The lines wanted are those in the data below that include "else".

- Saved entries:
○ ○ ○ ○ ○ ○ ○
`src/verilog/fpslice_fmt_pkg.sv`:
```
// Only FP32 and FP16 are supported, and vector mode means two FP16 lanes in one 32-bit slice
package fpslice_fmt_pkg;

  // --------------------------------------------------------------------------
  // Formats
  // --------------------------------------------------------------------------
  typedef enum logic [0:0] {
    fmt_fp32 = 1'b0,
    fmt_fp16 = 1'b1
  } fp_fmt_e;

  localparam int unsigned SLICE_WIDTH = 32;  // Datapath width of the slice
  localparam int unsigned NUM_LANES   = 2;   // Lane 0 is 32 bits wide, lane 1 is 16 bits wide

  localparam int unsigned FP32_WIDTH = 32;
  localparam int unsigned FP16_WIDTH = 16;

  // Register stages inside every lane
  localparam int unsigned NUM_PIPE_REGS = 2;

  // --------------------------------------------------------------------------
  // Canonical quiet NaNs
  // --------------------------------------------------------------------------
  // Positive sign, all-ones exponent, only the quiet bit set in the mantissa
  localparam logic [FP32_WIDTH-1:0] CANON_NAN_FP32 = 32'h7fc0_0000;
  localparam logic [FP16_WIDTH-1:0] CANON_NAN_FP16 = 16'h7e00;

  // --------------------------------------------------------------------------
  // Vector types
  // --------------------------------------------------------------------------
  // Full-width operand or result
  typedef logic [SLICE_WIDTH-1:0] slice_data_t;

  // One bit per lane, used for SIMD masks and lane valids
  typedef logic [NUM_LANES-1:0] lane_mask_t;

  // Request label, returned unchanged with the response
  typedef logic [3:0] tag_t;

endpackage

```
`src/verilog/fpslice_op_pkg.sv`:
```
// Covers min/max and sign injection only, and of the status flags only NV is ever set by the slice
package fpslice_op_pkg;

  import fpslice_fmt_pkg::*;

  // --------------------------------------------------------------------------
  // Operations
  // --------------------------------------------------------------------------
  typedef enum logic [2:0] {
    op_min   = 3'd0,
    op_max   = 3'd1,
    op_sgnj  = 3'd2,  // Sign of B
    op_sgnjn = 3'd3,  // Inverted sign of B
    op_sgnjx = 3'd4   // Sign of A xor sign of B
  } noncomp_op_e;

  // IEEE 754 exception flags, same field order as the RISC-V fflags
  typedef struct packed {
    logic NV;  // Invalid operation
    logic DZ;  // Divide by zero
    logic OF;  // Overflow
    logic UF;  // Underflow
    logic NX;  // Inexact
  } status_t;

  // Travels with each item so that the packer knows how to assemble the result
  typedef struct packed {
    fp_fmt_e fmt;
    logic    vector;
  } lane_aux_t;

  // --------------------------------------------------------------------------
  // Request and response
  // --------------------------------------------------------------------------
  typedef struct packed {
    slice_data_t a;
    slice_data_t b;
    noncomp_op_e op;
    fp_fmt_e     fmt;
    logic        vector;     // Two FP16 elements, ignored for FP32
    lane_mask_t  simd_mask;  // Bit i enables the status of lane i
    tag_t        tag;
  } slice_req_t;

  typedef struct packed {
    slice_data_t result;
    status_t     status;
    tag_t        tag;
  } slice_rsp_t;

endpackage

```
`src/verilog/fpslice_lane_prep.sv`:
```
// Purely combinational, and lane 1 only ever sees vector FP16 requests
`timescale 1ns/1ps

module fpslice_lane_prep
  import fpslice_fmt_pkg::*;
  import fpslice_op_pkg::*;
(
  input  slice_req_t             req_i,
  input  logic                   in_valid_i,
  // Lane 0 operands, full width
  output slice_data_t            lane0_a_o,
  output slice_data_t            lane0_b_o,
  // Lane 1 operands, upper FP16 element
  output logic [FP16_WIDTH-1:0]  lane1_a_o,
  output logic [FP16_WIDTH-1:0]  lane1_b_o,
  // Per-lane control
  output lane_mask_t             lane_valid_o,
  output lane_mask_t             lane_mask_o,
  output lane_aux_t              aux_o
);

  logic is_vector;  // Vector flag qualified by the format

  // A vector request only makes sense for FP16
  assign is_vector = req_i.vector & (req_i.fmt == fmt_fp16);

  // --------------------------------------------------------------------------
  // Operand slicing
  // --------------------------------------------------------------------------
  // Lane 0 gets the whole operand and works on the low bits that its format needs
  assign lane0_a_o = req_i.a;
  assign lane0_b_o = req_i.b;

  // Upper FP16 element
  assign lane1_a_o = req_i.a[SLICE_WIDTH-1 -: FP16_WIDTH];
  assign lane1_b_o = req_i.b[SLICE_WIDTH-1 -: FP16_WIDTH];

  // --------------------------------------------------------------------------
  // Lane control
  // --------------------------------------------------------------------------
  always_comb begin : lane_ctrl
    lane_valid_o[0] = in_valid_i;               // Lane 0 takes part in every request
    lane_valid_o[1] = in_valid_i & is_vector;   // Upper lane for vectors only
  end

  // The mask is applied to the lane status at the output
  assign lane_mask_o = req_i.simd_mask;

  assign aux_o = '{fmt: req_i.fmt, vector: is_vector};

endmodule

```
`src/verilog/fpslice_noncomp_lane.sv`:
```
// FP32 is available only when lane_fp32_en is set, and an FP16 lane ignores fmt_i entirely
`timescale 1ns/1ps

module fpslice_noncomp_lane
  import fpslice_fmt_pkg::*;
  import fpslice_op_pkg::*;
#(
  parameter  bit          lane_fp32_en = 1'b1,
  localparam int unsigned lane_width   = lane_fp32_en ? FP32_WIDTH : FP16_WIDTH
) (
  input  logic                  clk_i,
  input  logic                  rst_n_i,
  // Input side
  input  logic [lane_width-1:0] a_i,
  input  logic [lane_width-1:0] b_i,
  input  noncomp_op_e           op_i,
  input  fp_fmt_e               fmt_i,
  input  tag_t                  tag_i,
  input  logic                  mask_i,
  input  lane_aux_t             aux_i,
  input  logic                  in_valid_i,
  output logic                  in_ready_o,
  input  logic                  flush_i,
  // Output side
  output logic [lane_width-1:0] result_o,
  output status_t               status_o,
  output tag_t                  tag_o,
  output logic                  mask_o,
  output lane_aux_t             aux_o,
  output logic                  out_valid_o,
  input  logic                  out_ready_i,
  output logic                  busy_o
);

  typedef struct packed {
    logic                  sign;
    logic [FP32_WIDTH-2:0] mag;   // Exponent and mantissa, zero-extended for FP16
    logic                  nan;
    logic                  snan;
    logic                  zero;
  } operand_info_t;

  typedef struct packed {
    logic [lane_width-1:0] result;
    status_t               status;
    tag_t                  tag;
    logic                  mask;
    lane_aux_t             aux;
  } stage_t;

  logic [FP32_WIDTH-1:0] a_ext, b_ext, canon_nan, op_result;
  logic                  is_fp32, a_lt_b, inj_sign;
  operand_info_t         a_info, b_info;
  status_t               op_status;

  stage_t                 stage_in;
  stage_t                 data_q      [NUM_PIPE_REGS];
  stage_t                 data_chain  [NUM_PIPE_REGS+1];
  logic [NUM_PIPE_REGS-1:0] valid_q;
  logic [NUM_PIPE_REGS:0]   valid_chain;
  logic [NUM_PIPE_REGS:0]   ready_chain;

  function automatic operand_info_t classify(logic [FP32_WIDTH-1:0] v, logic fp32);
    operand_info_t info;
    logic          quiet;
    if (fp32) begin
      info.sign = v[31];
      info.mag  = v[30:0];
      info.nan  = (&v[30:23]) & (|v[22:0]);
      quiet     = v[22];
    end else begin
      info.sign = v[15];
      info.mag  = {16'b0, v[14:0]};
      info.nan  = (&v[14:10]) & (|v[9:0]);
      quiet     = v[9];
    end
    info.snan = info.nan & ~quiet;
    info.zero = (info.mag == '0);
    return info;
  endfunction

  // --------------------------------------------------------------------------
  // Datapath
  // --------------------------------------------------------------------------
  assign is_fp32   = lane_fp32_en && (fmt_i == fmt_fp32);
  assign a_ext     = FP32_WIDTH'(a_i);
  assign b_ext     = FP32_WIDTH'(b_i);
  assign canon_nan = is_fp32 ? CANON_NAN_FP32 : FP32_WIDTH'(CANON_NAN_FP16);

  assign a_info = classify(a_ext, is_fp32);
  assign b_info = classify(b_ext, is_fp32);

  // Sign-magnitude ordering
  always_comb begin : compare
    if (a_info.zero && b_info.zero) begin
      a_lt_b = a_info.sign & ~b_info.sign;  // -0 below +0
    end else if (a_info.sign != b_info.sign) begin
      a_lt_b = a_info.sign;
    end else if (a_info.sign) begin
      a_lt_b = a_info.mag > b_info.mag;     // Both negative, larger magnitude is smaller
    end else begin
      a_lt_b = a_info.mag < b_info.mag;
    end
  end

  always_comb begin : datapath
    op_result = a_ext;
    op_status = '0;
    inj_sign  = b_info.sign;
    case (op_i)
      op_min, op_max: begin
        if (a_info.nan && b_info.nan) begin
          op_result = canon_nan;
        end else if (a_info.nan) begin
          op_result = b_ext;
        end else if (b_info.nan) begin
          op_result = a_ext;
        end else begin
          op_result = ((op_i == op_max) ^ a_lt_b) ? a_ext : b_ext;
        end
        op_status.NV = a_info.snan | b_info.snan;
      end
      op_sgnj, op_sgnjn, op_sgnjx: begin
        if (op_i == op_sgnjn) inj_sign = ~b_info.sign;
        if (op_i == op_sgnjx) inj_sign = a_info.sign ^ b_info.sign;
        // Upper half of an FP16 result is boxed later
        op_result = is_fp32 ? {inj_sign, a_ext[30:0]} : {a_ext[31:16], inj_sign, a_ext[14:0]};
      end
      default: ;
    endcase
  end

  // --------------------------------------------------------------------------
  // Elastic pipeline
  // --------------------------------------------------------------------------
  assign stage_in = '{result: op_result[lane_width-1:0], status: op_status,
                      tag: tag_i, mask: mask_i, aux: aux_i};

  // Index 0 is the input, index i the output of register stage i-1
  always_comb begin : chain
    data_chain[0]  = stage_in;
    valid_chain[0] = in_valid_i;
    for (int i = 0; i < int'(NUM_PIPE_REGS); i++) begin
      data_chain[i+1]  = data_q[i];
      valid_chain[i+1] = valid_q[i];
    end
    ready_chain[NUM_PIPE_REGS] = out_ready_i;
    // Advance when the next stage is ready or only holds a bubble
    for (int i = int'(NUM_PIPE_REGS) - 1; i >= 0; i--) begin
      ready_chain[i] = ready_chain[i+1] | ~valid_chain[i+1];
    end
  end

  always_ff @(posedge clk_i) begin : pipe_valid
    if (!rst_n_i) begin
      valid_q <= '0;
    end else if (flush_i) begin
      valid_q <= '0;  // Drop everything in flight
    end else begin
      for (int i = 0; i < int'(NUM_PIPE_REGS); i++) begin
        if (ready_chain[i]) valid_q[i] <= valid_chain[i];
      end
    end
  end

  always_ff @(posedge clk_i) begin : pipe_data
    for (int i = 0; i < int'(NUM_PIPE_REGS); i++) begin
      if (ready_chain[i] && valid_chain[i]) data_q[i] <= data_chain[i];
    end
  end

  assign in_ready_o  = ready_chain[0];
  assign out_valid_o = valid_q[NUM_PIPE_REGS-1];
  assign busy_o      = |valid_q;

  assign result_o = data_q[NUM_PIPE_REGS-1].result;
  assign status_o = data_q[NUM_PIPE_REGS-1].status;
  assign tag_o    = data_q[NUM_PIPE_REGS-1].tag;
  assign mask_o   = data_q[NUM_PIPE_REGS-1].mask;
  assign aux_o    = data_q[NUM_PIPE_REGS-1].aux;

endmodule

```
`src/verilog/fpslice_result_pack.sv`:
```
// Combinational, and aux_i must come from lane 0 because it decides whether lane 1 counts
`timescale 1ns/1ps

module fpslice_result_pack
  import fpslice_fmt_pkg::*;
  import fpslice_op_pkg::*;
(
  input  slice_data_t                  lane0_result_i,
  input  logic [FP16_WIDTH-1:0]        lane1_result_i,
  input  lane_mask_t                   lane_valid_i,
  input  status_t [NUM_LANES-1:0]      lane_status_i,
  input  lane_mask_t                   lane_mask_i,
  input  lane_aux_t                    aux_i,
  output slice_data_t                  result_o,
  output status_t                      status_o
);

  lane_mask_t            lane_active;  // Lane holds a result that belongs to this item
  slice_data_t           lane0_boxed;
  logic [FP16_WIDTH-1:0] lane1_boxed;

  // Upper lane counts only for vector results
  assign lane_active[0] = lane_valid_i[0];
  assign lane_active[1] = lane_valid_i[1] & aux_i.vector;

  // --------------------------------------------------------------------------
  // Result packing
  // --------------------------------------------------------------------------
  // Inactive lanes read as all ones, which NaN-boxes the upper half
  assign lane0_boxed = lane_active[0] ? lane0_result_i : '1;
  assign lane1_boxed = lane_active[1] ? lane1_result_i : '1;

  always_comb begin : pack
    if (aux_i.fmt == fmt_fp32) begin
      result_o = lane0_boxed;
    end else begin
      result_o = {lane1_boxed, lane0_boxed[FP16_WIDTH-1:0]};
    end
  end

  // --------------------------------------------------------------------------
  // Status collapse
  // --------------------------------------------------------------------------
  always_comb begin : collapse
    status_o = '0;
    for (int i = 0; i < int'(NUM_LANES); i++) begin
      if (lane_active[i] && lane_mask_i[i]) begin
        status_o = status_o | lane_status_i[i];  // Masked lanes keep their result, lose flags
      end
    end
  end

endmodule

```
`src/verilog/fpslice_top.sv`:
```
// Valid/ready on both sides, with responses returned in order two cycles after acceptance
`timescale 1ns/1ps

module fpslice_top
  import fpslice_fmt_pkg::*;
  import fpslice_op_pkg::*;
(
  input  logic       clk_i,
  input  logic       rst_n_i,
  // Request side
  input  slice_req_t req_i,
  input  logic       in_valid_i,
  output logic       in_ready_o,
  input  logic       flush_i,
  // Response side
  output slice_rsp_t rsp_o,
  output logic       out_valid_o,
  input  logic       out_ready_i,
  output logic       busy_o
);

  slice_data_t             lane0_a, lane0_b, lane0_result, packed_result;
  logic [FP16_WIDTH-1:0]   lane1_a, lane1_b, lane1_result;
  lane_mask_t              lane_valid, lane_mask_in, lane_mask_out;
  lane_mask_t              lane_out_valid, lane_busy;
  lane_aux_t               aux_in, lane0_aux;
  status_t [NUM_LANES-1:0] lane_status;
  status_t                 packed_status;
  tag_t                    lane0_tag;
  logic                    lane0_ready, lane1_in_valid, lane1_out_ready;

  fpslice_lane_prep i_prep (
    .req_i        ( req_i        ),
    .in_valid_i   ( in_valid_i   ),
    .lane0_a_o    ( lane0_a      ),
    .lane0_b_o    ( lane0_b      ),
    .lane1_a_o    ( lane1_a      ),
    .lane1_b_o    ( lane1_b      ),
    .lane_valid_o ( lane_valid   ),
    .lane_mask_o  ( lane_mask_in ),
    .aux_o        ( aux_in       )
  );

  // --------------------------------------------------------------------------
  // Lanes
  // --------------------------------------------------------------------------
  // Lane 1 must not take a vector item that lane 0 refuses
  assign lane1_in_valid  = lane_valid[1] & lane0_ready;
  assign lane1_out_ready = out_ready_i & lane0_aux.vector;  // Pops only with a vector head

  fpslice_noncomp_lane #(.lane_fp32_en(1'b1)) i_lane0 (
    .clk_i, .rst_n_i, .flush_i,
    .a_i         ( lane0_a           ),
    .b_i         ( lane0_b           ),
    .op_i        ( req_i.op          ),
    .fmt_i       ( req_i.fmt         ),
    .tag_i       ( req_i.tag         ),
    .mask_i      ( lane_mask_in[0]   ),
    .aux_i       ( aux_in            ),
    .in_valid_i  ( lane_valid[0]     ),
    .in_ready_o  ( lane0_ready       ),
    .result_o    ( lane0_result      ),
    .status_o    ( lane_status[0]    ),
    .tag_o       ( lane0_tag         ),
    .mask_o      ( lane_mask_out[0]  ),
    .aux_o       ( lane0_aux         ),
    .out_valid_o ( lane_out_valid[0] ),
    .out_ready_i ( out_ready_i       ),
    .busy_o      ( lane_busy[0]      )
  );

  fpslice_noncomp_lane #(.lane_fp32_en(1'b0)) i_lane1 (
    .clk_i, .rst_n_i, .flush_i,
    .a_i         ( lane1_a           ),
    .b_i         ( lane1_b           ),
    .op_i        ( req_i.op          ),
    .fmt_i       ( req_i.fmt         ),
    .tag_i       ( '0                ),  // Tag comes from lane 0
    .mask_i      ( lane_mask_in[1]   ),
    .aux_i       ( aux_in            ),
    .in_valid_i  ( lane1_in_valid    ),
    .in_ready_o  (                   ),
    .result_o    ( lane1_result      ),
    .status_o    ( lane_status[1]    ),
    .tag_o       (                   ),
    .mask_o      ( lane_mask_out[1]  ),
    .aux_o       (                   ),
    .out_valid_o ( lane_out_valid[1] ),
    .out_ready_i ( lane1_out_ready   ),
    .busy_o      ( lane_busy[1]      )
  );

  fpslice_result_pack i_pack (
    .lane0_result_i ( lane0_result   ),
    .lane1_result_i ( lane1_result   ),
    .lane_valid_i   ( lane_out_valid ),
    .lane_status_i  ( lane_status    ),
    .lane_mask_i    ( lane_mask_out  ),
    .aux_i          ( lane0_aux      ),
    .result_o       ( packed_result  ),
    .status_o       ( packed_status  )
  );

  // Lane 0 owns the outside handshake
  assign in_ready_o  = lane0_ready;
  assign out_valid_o = lane_out_valid[0];
  assign busy_o      = |lane_busy;
  assign rsp_o       = '{result: packed_result, status: packed_status, tag: lane0_tag};

endmodule

```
○ ○ ○ ○ ○ ○ ○
- Written solution:
    end else begin
    end else if (a_info.sign != b_info.sign) begin
    end else if (a_info.sign) begin
    end else begin
        end else if (a_info.nan) begin
        end else if (b_info.nan) begin
        end else begin
    end else if (flush_i) begin
    end else begin
    end else begin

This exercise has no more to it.